Is the performance of $lookup still 130 times worse than Postgres?

Ben_Gibbons · October 5, 2022, 4:43pm

Hello, I have a scenario where $lookup would be preferential to embedding and came across this article in researching its efficacy. https://www.enterprisedb.com/blog/comparison-joins-mongodb-vs-postgresql It states that because postgres is build with iterative substitution. as well as merge join and hash join that it is 130 times faster at joining with damning timespans for queries to run. My question is simple, is this still the case given it being 2 years old? I am aware of some recent improvements with $lookup including the ability to have either collection sharded now so I suppose I am hoping the performance of the stage itself has been improved.

EDIT: Set Slot-Based Query Execution seems to promise some performance improvement for $lookup but does it make a dent in the 130 times?

MBee · September 29, 2023, 3:20am

Landed here with the exact same question.
Guess that the answer is, “Yes, still” then, from the fact of the lack of replies.

John_Sewell · September 29, 2023, 10:12am

From the mongo .local London event last week there has been a lot of improvement on the $lookup operator, like orders of magnitude performance boost.
I guess at the end of the day, try it with your workload, Mongo is not an relational database…if you need a relational database than choose one of them, if this type of operation is a key app path then you may need to model the documents differently.
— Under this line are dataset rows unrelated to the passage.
==> src/rtl/raccoon2ram_pipe.sv <==
// Raccoon ring slave bridging one address window onto a synchronous RAM with 1..4 cycle read latency.
// Every slot takes RD_LATENCY+2 cycles from RaccIn to RaccOut regardless of type, so ring order is kept.
module raccoon2ram_pipe #(
  parameter logic [19:0] ADDR_MASK  = 20'hF0000,
  parameter logic [19:0] ADDR_BASE  = 20'h10000,
  parameter int          RD_LATENCY = 1,
  parameter bit          WR_ACK     = 1'b1,
  parameter bit          READ_ONLY  = 1'b0
) (
  input  logic        CLK,
  input  logic        RST,
  input  logic [63:0] RaccIn,
  output logic [63:0] RaccOut,
  output logic        CS,
  output logic        WE,
  output logic [19:0] ADDR,
  output logic [3:0]  MASK,
  output logic [31:0] WR_DATA,
  input  logic [31:0] RD_DATA
);

  generate
    if (RD_LATENCY < 1 || RD_LATENCY > 4) begin : g_bad_latency
      $error("raccoon2ram_pipe: RD_LATENCY must be 1..4");
    end
  endgenerate

  typedef enum logic [1:0] {CL_NONE, CL_RD, CL_WR, CL_ERR} cls_e;

  logic [63:0] din;
  cls_e        din_cls;
  logic        match;

  always_ff @(posedge CLK or posedge RST) begin
    if (RST) din <= 64'd0;
    else     din <= RaccIn;
  end

  always_comb begin
    match   = (din[63:62] == 2'b11) &&
              (({din[49:32], 2'b00} & ADDR_MASK) == (ADDR_BASE & ADDR_MASK));
    din_cls = CL_NONE;
    if (match) begin
      if (din[53:50] == 4'h0) din_cls = CL_RD;
      else if (READ_ONLY)     din_cls = CL_ERR;
      else                    din_cls = CL_WR;
    end
  end

  // RAM port is driven straight from din; rejected writes never reach the RAM.
  assign CS      = (din_cls == CL_RD) || (din_cls == CL_WR);
  assign WE      = (din_cls == CL_WR);
  assign ADDR    = {din[49:32], 2'b00};
  assign MASK    = din[53:50];
  assign WR_DATA = din[31:0];

  // Delay line matches the RAM read latency so RD_DATA lines up with its slot.
  logic [RD_LATENCY-1:0][63:0] dl_pkt;
  cls_e [RD_LATENCY-1:0]       dl_cls;

  for (genvar g = 0; g < RD_LATENCY; g++) begin : g_dl
    always_ff @(posedge CLK or posedge RST) begin
      if (RST) begin
        dl_pkt[g] <= 64'd0;
        dl_cls[g] <= CL_NONE;
      end else if (g == 0) begin
        dl_pkt[g] <= din;
        dl_cls[g] <= din_cls;
      end else begin
        dl_pkt[g] <= dl_pkt[(g == 0) ? 0 : g-1];
        dl_cls[g] <= dl_cls[(g == 0) ? 0 : g-1];
      end
    end
  end

  logic [63:0] last_pkt;
  cls_e        last_cls;
  logic [63:0] out_nxt;

  assign last_pkt = dl_pkt[RD_LATENCY-1];
  assign last_cls = dl_cls[RD_LATENCY-1];

  always_comb begin
    out_nxt = last_pkt;
    unique case (last_cls)
      CL_RD:   out_nxt = {2'b10, last_pkt[61:32], RD_DATA};
      CL_WR:   out_nxt = WR_ACK ? {2'b10, last_pkt[61:32], 32'd0} : 64'd0;
      CL_ERR:  out_nxt = {2'b01, last_pkt[61:32], 32'd0};
      default: ;
    endcase
  end

  always_ff @(posedge CLK or posedge RST) begin
    if (RST) RaccOut <= 64'd0;
    else     RaccOut <= out_nxt;
  end

endmodule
I believe you may need to be running V7 to take advantage of all the slot processing changes, only some operations made use of it in V6

neil-lobo · April 26, 2024, 12:25am

The problem is that Mongo chooses not to implement the same algorithms that make JOINs fast as they are in other SQL databases for seemingly no good reason. If JOINs were so against their ideology then why provide $lookup in the first place? I don’t see a reason why Mongo couldn’t implement hash joins in their storage engine, it has nothing to do with the unstructured nature of document stores.

At the end of the data, relations are abstract ideas that can be modeled in pretty much every database paradigm. It’s then up to the DBMS to implement features that leverage these ideas, and with document stores being so close to conventional row-based storage engines, it’s a reasonable question to ask why they haven’t done so.

John_Sewell · April 27, 2024, 11:08pm

Fair point but different database engine have different priorities. I’m not a DB engine engineer or know the codebase of the server well enough to comment on the technical difficulties with implement various features.
I’m sure that in preference anyone would want their software to work the best in any scenario but that’s not always an option given constraints.

It’s better than it was and sure it’ll improve but going the other way around, other database engines don’t all allow query of JSON data or indexing of it in a way that Mongo does, so you could ask why they don’t support everything that Mongo does.

I use different technologies for different projects, and you just have to see what functionality the back end delivers and what you need from it and make a choice, be it Mongo, Oracle, MSSQL, Maria, Postgress or Lotus Notes…(just kidding, don’t use Notes…)

neil-lobo · May 1, 2024, 5:48am

Could you give an example of a query that Mongo (WiredTiger) can do that a DBMS that has native JSON type support can do? From what I understand, other DBMS’s can perform the same queries that Mongo can.

In the case of $lookup, my only gripe is that it feels half-baked. If they decided to not support relations altogether by not creating $lookup in the first place then I’d respect their decision to uphold their philosophy (I’m not sure if they actually align with/have aligned with the “no relations” philosophy or if it’s just a misconception of the public). Or, if they’ve stated (semi-)publically that $lookup is supposed to be an initial implementation then I’d also be ok with that.

neil-lobo · June 6, 2024, 2:33am

Since this thread has gone stale I’ll just leave a last remake.

The answer to my question is, no!

There is nothing intrinsically different in a document store compared to an RDBMS in terms of their primitive operations and architecture. Mongo doesn’t implement a typical joining algorithm because they simply don’t want to, for reasons only known to them, which is completely ok.

RDBMS’ with native JSON support can query data like Mongo and they can index JSON fields, there is no conflict in architecture.

I’m not sure where or how these misconceptions about document stores came about but they’re here.

Raz_Buchnik · December 4, 2024, 7:28pm

We have been in Mongo local Tel Aviv, they promised to call back to us with their sales and engineering team and they never called. That’s why you won’t probably never have robust and professional lookups/joins or what ever you name it in MongoDB.
Currently it’s slow, it’s lack of features and it seems that they are lazy enough to fix.